As defined, a warranty is a guaranty that the product will work in a certain manner for a certain period of time. The “certain manner” is usually as specified in the product’s manual and the “certain period of time” is now substantially less than a year. Maintenance (and/or Support) Programs are then sold to the customer as a way to offer a longer-term availability in the even that the product has functionality problems. Why the difference?
Warranties are sometimes mandated by state and/or federal laws and regulations. You will usually note this not by the warranty itself, but by the warranty exclusions listed that the vendor is disclaiming. Beyond that, warranties were once a way to promise to the customer that the product would work “forever” as stated in the manual. In an age when a particular version of software is obsolete soon after it’s released, “forever” is much shorter in the eyes of the software vendor.

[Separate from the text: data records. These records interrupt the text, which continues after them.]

This design comes from an exercise in tuning for small area, a short achievable clock period and few clock cycles per item on the open sky130 flow, not from production work. In this exercise RTL edits were held to simulation tests only and were not proved equivalent to the original.

== v6 ==
Design conv_engine, start of the top module:
module conv_engine (
	input  wire                                 clk,
	input  wire                                 rst_n,
	input  wire                                 start,
	input  wire [1:0]                           op,
	input  wire                                 in_valid,
	output logic                                in_ready,
	input  wire [4*16-1:0]       in_ifm,
	input  wire [4*16-1:0]       in_wgt,
	input  wire                                 in_last,
	output logic                                out_valid,
	input  wire                                 out_ready,
	output logic [4*16-1:0]      out_data,
	output logic                                out_last,
	output logic                                done
);
==> module maxpool_stage, before the edit <==
module maxpool_stage (
	input  wire                                  clk,
	input  wire                                  rst_n,
	input  wire                                  start,
	input  wire                                  busy,
	input  wire [1:0]                            op,
	input  wire [1:0]                            row_id,
	input  wire                                  row_final,
	input  wire [4-1:0][16-1:0]   row_data,
	output logic                                 out_valid,
	input  wire                                  out_ready,
	output logic [4-1:0][16-1:0]  out_data,
	output logic                                 out_last,
	output logic                                 done
);
	logic                                 pool_on;
	logic                                 leaky_on;
	logic [1:0]                           word_q;
	logic                                 sent_q;
	logic                                 ev_fin_q;
	logic [1:0][16-1:0]           ev_q;
	logic [4-1:0][16-1:0]  row_act;
	logic [4-1:0][16-1:0]  word;
	logic                                 word_ok;
	logic                                 load;
	function automatic logic gt(input logic [16-1:0] a, input logic [16-1:0] b);
		gt = $signed(a) > $signed(b);
	endfunction
	assign pool_on = (op == 2'd2);
	assign leaky_on = (op == 2'd1) || (op == 2'd2);
	for (genvar c = 0; c < 4; c++) begin : g_act
		leaky_relu_stage u_act (.on(leaky_on), .x(row_data[c]), .y(row_act[c]));
	end
	always_comb begin
		word = row_act;
		if (pool_on) begin
			word = '0;
			for (int j = 0; j < 2; j++) begin
				if (gt(ev_q[j], row_act[2*j]) && gt(ev_q[j], row_act[2*j+1])) begin
					word[j] = ev_q[j];
				end else if (gt(row_act[2*j+1], row_act[2*j])) begin
					word[j] = row_act[2*j+1];
				end else begin
					word[j] = row_act[2*j];
				end
			end
		end
	end
	assign word_ok = busy && !sent_q && row_final &&
		(pool_on ? (row_id == {word_q[0], 1'b1}) && ev_fin_q : (row_id == word_q));
	assign load = word_ok && (!out_valid || out_ready);
	always_ff @(posedge clk) begin
		if (!row_id[0]) begin
			for (int j = 0; j < 2; j++) begin
				ev_q[j] <= gt(row_act[2*j+1], row_act[2*j]) ? row_act[2*j+1] : row_act[2*j];
			end
		end
		if (load) begin
			out_data <= word;
		end
	end
	always_ff @(posedge clk or negedge rst_n) begin
		if (!rst_n) begin
			ev_fin_q <= 1'b0;
			word_q <= '0;
			sent_q <= 1'b0;
			out_valid <= 1'b0;
			out_last <= 1'b0;
			done <= 1'b0;
		end else begin
			if (!row_id[0]) begin
				ev_fin_q <= row_final;
			end
			done <= out_valid && out_ready && out_last;
			if (start) begin
				word_q <= '0;
				sent_q <= 1'b0;
			end else if (load) begin
				word_q <= word_q + 1'b1;
				sent_q <= pool_on ? word_q[0] : (word_q == 2'd3);
			end
			if (load) begin
				out_valid <= 1'b1;
				out_last <= pool_on ? word_q[0] : (word_q == 2'd3);
			end else if (out_ready) begin
				out_valid <= 1'b0;
			end
		end
	end
endmodule
From an optimization exercise on the open Yosys and OpenROAD flow, aimed at small area, a short achievable clock period and few clock cycles per item; shortcuts taken in it are not production practice. Where RTL was checked, it was by simulation tests only, not by an equivalence proof against the original. For runs 6 and 7, only the layout was checked, not whether the RTL still works. Power and IR drop assume default switching activity.

==> design.v <==
module host_regs (
   input  logic                  clk_in,
   input  logic                  rst_in,
   input  logic                  host_req,
   input  logic                  host_sel,      
   input  logic [(1 + $clog2(8) + $clog2(16))-1:0] host_addr,
   input  logic [(3 * 3)-1:0]  host_wdata,
   input  logic [$clog2(16)-1:0]  ph,            
   output logic                  host_ack,
   output logic                  wr_en,         
   output logic [$clog2(8):0]    wr_ring,       
   output logic [(3 * 3)-1:0]  wr_data,
   output logic                  pend_v,
   output logic                  ctrl_enable,
   output logic [8-1:0] ctrl_unit
);
   logic [$clog2(16)-1:0] pend_slot;    
   logic                 take_ctrl;
   logic                 take_pix;
   assign take_ctrl = !host_ack && host_req && !host_sel;
   assign take_pix  = !host_ack && host_req && host_sel && !pend_v;
   assign wr_en     = pend_v && (ph == pend_slot);
   always_ff @(posedge clk_in) begin
      if (rst_in) begin
         host_ack    <= 1'b0;
         ctrl_enable <= 1'b0;
         ctrl_unit   <= {{(8-1){1'b0}}, 1'b1};
      end else begin
         if (host_ack) begin
            host_ack <= host_req;
         end else if (take_ctrl || take_pix) begin
            host_ack <= 1'b1;
         end
         if (take_ctrl) begin
            ctrl_enable <= host_wdata[0];
            ctrl_unit   <= host_wdata[(8 + 1)-1:1];
         end
      end
   end
   always_ff @(posedge clk_in) begin
      pend_v <= take_pix || (pend_v && !wr_en);
      if (!host_ack && !pend_v) begin
         pend_slot <= {host_addr[$clog2(16)-2:0], host_addr[$clog2(16)-1]};
         wr_ring   <= host_addr[(1 + $clog2(8) + $clog2(16))-1:$clog2(16)];
         wr_data   <= host_wdata;
      end
   end
endmodule
This is an optimization exercise on Yosys and OpenROAD, whose aim is small area, a short achievable clock period and few clock cycles per item, not a production implementation.
Where RTL was checked, it was by simulation tests only, not by an equivalence proof against the original.
Power is estimated from default activity; no workload was simulated.

Setup of job 1421:
==> flow/design.v (excerpt) <==
module pointer_motion_scaler_unit (
  input  logic               clk,
  input  logic               rst,
  input  logic               ev_valid,
  output logic               ev_ready,
  input  logic               ev_func,
  input  logic [2:0]         ev_event_kind,
  input  logic signed [15:0] ev_motion_value,
  input  logic               ev_sync_flag,
  input  logic [2:0]         ev_action,
  output logic               res_valid,
  input  logic               res_ready,
  output logic signed [15:0] res_scaled_value,
  output logic               res_keep_event
);
For scale: ~1800 cells after synthesis, ~73 flip-flops, ~47 I/O pins.
Settings: LEC_CHECK=0, ABC_CLOCK_PERIOD_IN_PS=5000, CAP_MARGIN=20, CORE_MARGIN=2, CORE_UTILIZATION=40, SETUP_SLACK_MARGIN=4, SLEW_MARGIN=20; clock period 10.0 ns.
run.sh (not shown) runs the stock make flow with config.mk's settings and CLKGATE_MAP_FILE= SYNTH_SCRIPT=/design/flow/synth_recipe.tcl, a recipe that flattens the netlist after the stock synthesis.
Testbench counts of job 1421, summed over its fixed seeds: cycles 8,008, items 8,000.
Context: an optimization exercise on an open-source flow, tuned for small area, a short achievable clock period and few clock cycles. The choices shown serve that exercise and are no tape-out recipe. At most, simulation tests tie the RTL to the original design; equivalence was not proved. Power is estimated from default activity; no workload was simulated.

== P ==
==> module millisecond_timer_slot_table_unit, before the edit <==
module millisecond_timer_slot_table_unit (
   input  logic        clock,
   input  logic        reset,
   input  logic        req_tvalid,
   output logic        req_tready,
   input  logic [7:0]  req_tdata,   
   input  logic [1:0]  req_tuser,   
   output logic        rsp_tvalid,
   input  logic        rsp_tready,
   output logic [39:0] rsp_tdata
);
   localparam int SLOTS = msts_pkg::SLOTS;
   localparam int CW    = msts_pkg::COUNT_WIDTH;
   logic [SLOTS-1:0] used_ff;
   logic [7:0]       owner_ff [SLOTS];
   logic [CW-1:0]    stamp_ff [SLOTS];
   logic [CW-1:0]    tick_cnt_ff;
   logic             s0_v_ff;
   logic             s0_tick_ff, s0_start_ff, s0_stop_ff, s0_read_ff;
   logic [7:0]       s0_id_ff;
   logic [SLOTS-1:0] s0_eq_ff;
   logic             s0_hit_ff;
   logic          e_v_ff;
   logic          e_success_ff;
   logic [3:0]    e_slot_ff;
   logic          e_running_ff;
   logic [CW-1:0] e_stamp_ff;
   logic          out_v_ff;
   logic          out_success_ff;
   logic [3:0]    out_slot_ff;
   logic [CW-1:0] out_elapsed_ff;
   logic          out_running_ff;
   logic adv, ex;
   assign adv        = !out_v_ff || rsp_tready;
   assign req_tready = rsp_tready;
   assign ex         = s0_v_ff && adv;
   logic [SLOTS-1:0] free1, claim, release_;
   logic [SLOTS-1:0] claim_s, release_s;
   logic             hit, anyfree, stop_rest;
   logic             is_tick, is_start, is_stop, is_read;
   logic [3:0]       hit_idx, free_idx;
   logic [CW-1:0]    hit_stamp;
   assign is_tick  = s0_tick_ff;
   assign is_start = s0_start_ff;
   assign is_stop  = s0_stop_ff;
   assign is_read  = s0_read_ff;
   always_comb begin
      logic seen_free;
      seen_free = 1'b0;
      hit_idx   = '0;
      free_idx  = '0;
      hit_stamp = '0;
      stop_rest = 1'b0;
      for (int i = 0; i < SLOTS; i++) begin
         free1[i]  = !used_ff[i] && !seen_free;
         seen_free = seen_free || !used_ff[i];
         if (s0_eq_ff[i]) begin
            hit_idx   = hit_idx | 4'(i);
            hit_stamp = hit_stamp | stamp_ff[i];
         end
         if (free1[i]) begin
            free_idx = free_idx | 4'(i);
         end
         stop_rest = stop_rest || (used_ff[i] && !s0_eq_ff[i]);
      end
      hit      = s0_hit_ff;
      anyfree  = seen_free;
      claim_s   = (s0_v_ff && is_start && !hit) ? free1 : '0;
      release_s = (s0_v_ff && is_stop) ? s0_eq_ff : '0;
      claim     = adv ? claim_s : '0;
      release_  = adv ? release_s : '0;
   end
   logic [SLOTS-1:0] in_eq, cmp;
   logic             in_hit, fwd;
   assign fwd = s0_v_ff && (req_tdata == s0_id_ff);
   always_comb begin
      for (int i = 0; i < SLOTS; i++) begin
         cmp[i] = used_ff[i] && (owner_ff[i] == req_tdata);
      end
      if (fwd) begin
         in_eq  = is_stop ? '0 : (s0_eq_ff | claim_s);
         in_hit = !is_stop && (hit || (is_start && anyfree));
      end else begin
         in_eq  = cmp;
         in_hit = |cmp;
      end
   end
   logic [CW-1:0] tick_cnt_in;
   assign tick_cnt_in = is_tick ? tick_cnt_ff + 1'b1 : tick_cnt_ff;
   always_ff @(posedge clock) begin
      if (reset) begin
         used_ff     <= '0;
         tick_cnt_ff <= '0;
      end else begin
         used_ff <= (used_ff | claim) & ~release_;
         if (ex) begin
            tick_cnt_ff <= tick_cnt_in;
         end
      end
   end
   always_ff @(posedge clock) begin
      for (int i = 0; i < SLOTS; i++) begin
         if (!used_ff[i]) begin
            owner_ff[i] <= s0_id_ff;
            stamp_ff[i] <= tick_cnt_ff;
         end
      end
   end
   always_ff @(posedge clock) begin
      if (reset) begin
         s0_v_ff  <= 1'b0;
         e_v_ff   <= 1'b0;
         out_v_ff <= 1'b0;
      end else begin
         if (req_tready) begin
            s0_v_ff <= req_tvalid;
         end else if (adv) begin
            s0_v_ff <= 1'b0;
         end
         if (adv) begin
            e_v_ff   <= s0_v_ff;
            out_v_ff <= e_v_ff;
         end
      end
   end
   always_ff @(posedge clock) begin
      if (req_tready) begin
         s0_tick_ff  <= (req_tuser == msts_pkg::CMD_TICK);
         s0_start_ff <= (req_tuser == msts_pkg::CMD_START);
         s0_stop_ff  <= (req_tuser == msts_pkg::CMD_STOP);
         s0_read_ff  <= (req_tuser == msts_pkg::CMD_READ);
         s0_id_ff  <= req_tdata;
         s0_eq_ff  <= in_eq;
         s0_hit_ff <= in_hit;
      end
   end
   always_ff @(posedge clock) begin
      if (adv) begin
         e_stamp_ff   <= (hit && (is_start || is_read)) ? hit_stamp : tick_cnt_in;
         e_success_ff <= is_tick || hit || (is_start && anyfree);
         e_running_ff <= is_start || (is_stop ? stop_rest : (|used_ff));
         if (hit && (is_start || is_read)) begin
            e_slot_ff <= hit_idx;
         end else if (is_start && anyfree) begin
            e_slot_ff <= free_idx;
         end else begin
            e_slot_ff <= '0;
         end
      end
   end
   logic [CW-1:0] diff;
   always_comb begin
      logic [CW-1:0] g, p, gg, pp, gn, pn;
      g = tick_cnt_ff & ~e_stamp_ff;
      p = tick_cnt_ff ^ ~e_stamp_ff;
      gg    = g;
      gg[0] = g[0] | p[0];
      pp    = p;
      for (int d = 1; d < CW; d = d * 2) begin
         gn = gg;
         pn = pp;
         for (int i = d; i < CW; i++) begin
            gn[i] = gg[i] | (pp[i] & gg[i-d]);
            pn[i] = pp[i] & pp[i-d];
         end
         gg = gn;
         pp = pn;
      end
      diff = p ^ {gg[CW-2:0], 1'b1};
   end
   always_ff @(posedge clock) begin
      if (adv) begin
         out_success_ff <= e_success_ff;
         out_slot_ff    <= e_slot_ff;
         out_running_ff <= e_running_ff;
         out_elapsed_ff <= diff;
      end
   end
   assign rsp_tvalid = out_v_ff;
   assign rsp_tdata  = {2'b00, out_running_ff, 16'd0, out_elapsed_ff, out_slot_ff, out_success_ff};
endmodule
Settings: LEC_CHECK=0, ABC_CLOCK_PERIOD_IN_PS=2300, CAP_MARGIN=20, CORE_MARGIN=2, CORE_UTILIZATION=55, SETUP_SLACK_MARGIN=2.15, SLEW_MARGIN=20; clock period 4.5 ns.
standard.sh (not shown) runs the stock make flow with config.mk's settings and CLKGATE_MAP_FILE= SYNTH_SCRIPT=/design/flow/synth_recipe.tcl, a recipe that flattens the netlist after the stock synthesis.
==> flow/flow/run.sh <==
#!/bin/bash
set -o pipefail
export CTS_ARGS="-sink_clustering_enable -repair_clock_nets -dont_use_dummy_load -sink_clustering_size 24 -sink_clustering_max_diameter 60 -buf_list {sky130_fd_sc_hd__clkbuf_8 sky130_fd_sc_hd__clkbuf_16}"
bash standard.sh > standard.log 2>&1
P: no failed stages, no open violations at the end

Coupled with this is the fact that many customers not only want to make sure that their product works as advertised (which is reasonable) for the time that they use the product, but that they also want access to each new version/release of the product (which may be unreasonable, given the advances in the technology). Software vendors handled this by creating a division between the warranty and the maintenance/support concepts.
So now we’re left with a more traditional definition of warranty – a small window of time in which a customer can receive help for a dysfunctional product, along with certain limited guarantees that last for the entire duration of use (such as a guaranty of ownership in the underlying intellectual property). Support (as opposed to maintenance) is then also defined by its dictionary definition – help provided after the expiration of the warranty period. Support plans do cost the software vendor to provide, from technicians to replacement parts, 800 numbers and all the other infrastructure items necessary to be available when the customer calls. These plans also range from the basic, 8a-5p M-F plans, to the 24x7x365 “we’re there when you need us” plans, along with every conceivable variant.
Maintenance, as opposed to Support, is the added benefit of being able to receive updates, upgrades or product revisions as they come out. In essence, Maintenance is a fee paid to the vendor that contributes to the R&D of new products. Software development, contrary to popular belief, is a very demanding and time-consuming process. Quality Assurance testing alone can take months of tedious operation by skilled users/developers without a guaranty of ever actually finding every product problem (bug). As stated above, this is one major reason why vendors do not want to just give new products to their customers for free. Add revenue recognition issues into the mix, and it becomes even more complex to provide a contractually open-ended arrangement.
The costs involved in each of the three concepts (warranty, maintenance and support) can be substantial. Vendors interested in their own long-term survival can’t reasonably provide perpetual free maintenance or support. In an attempt to provide customers with software packages that meet their different customers’ needs, vendors do not usually require all of their customers to buy maintenance and support. That way, customers who do not need/want maintenance or support, don’t have to pay for it.
At the end of the day, this is the best way to satisfy the most number of customers, even if it causes some interesting negotiations.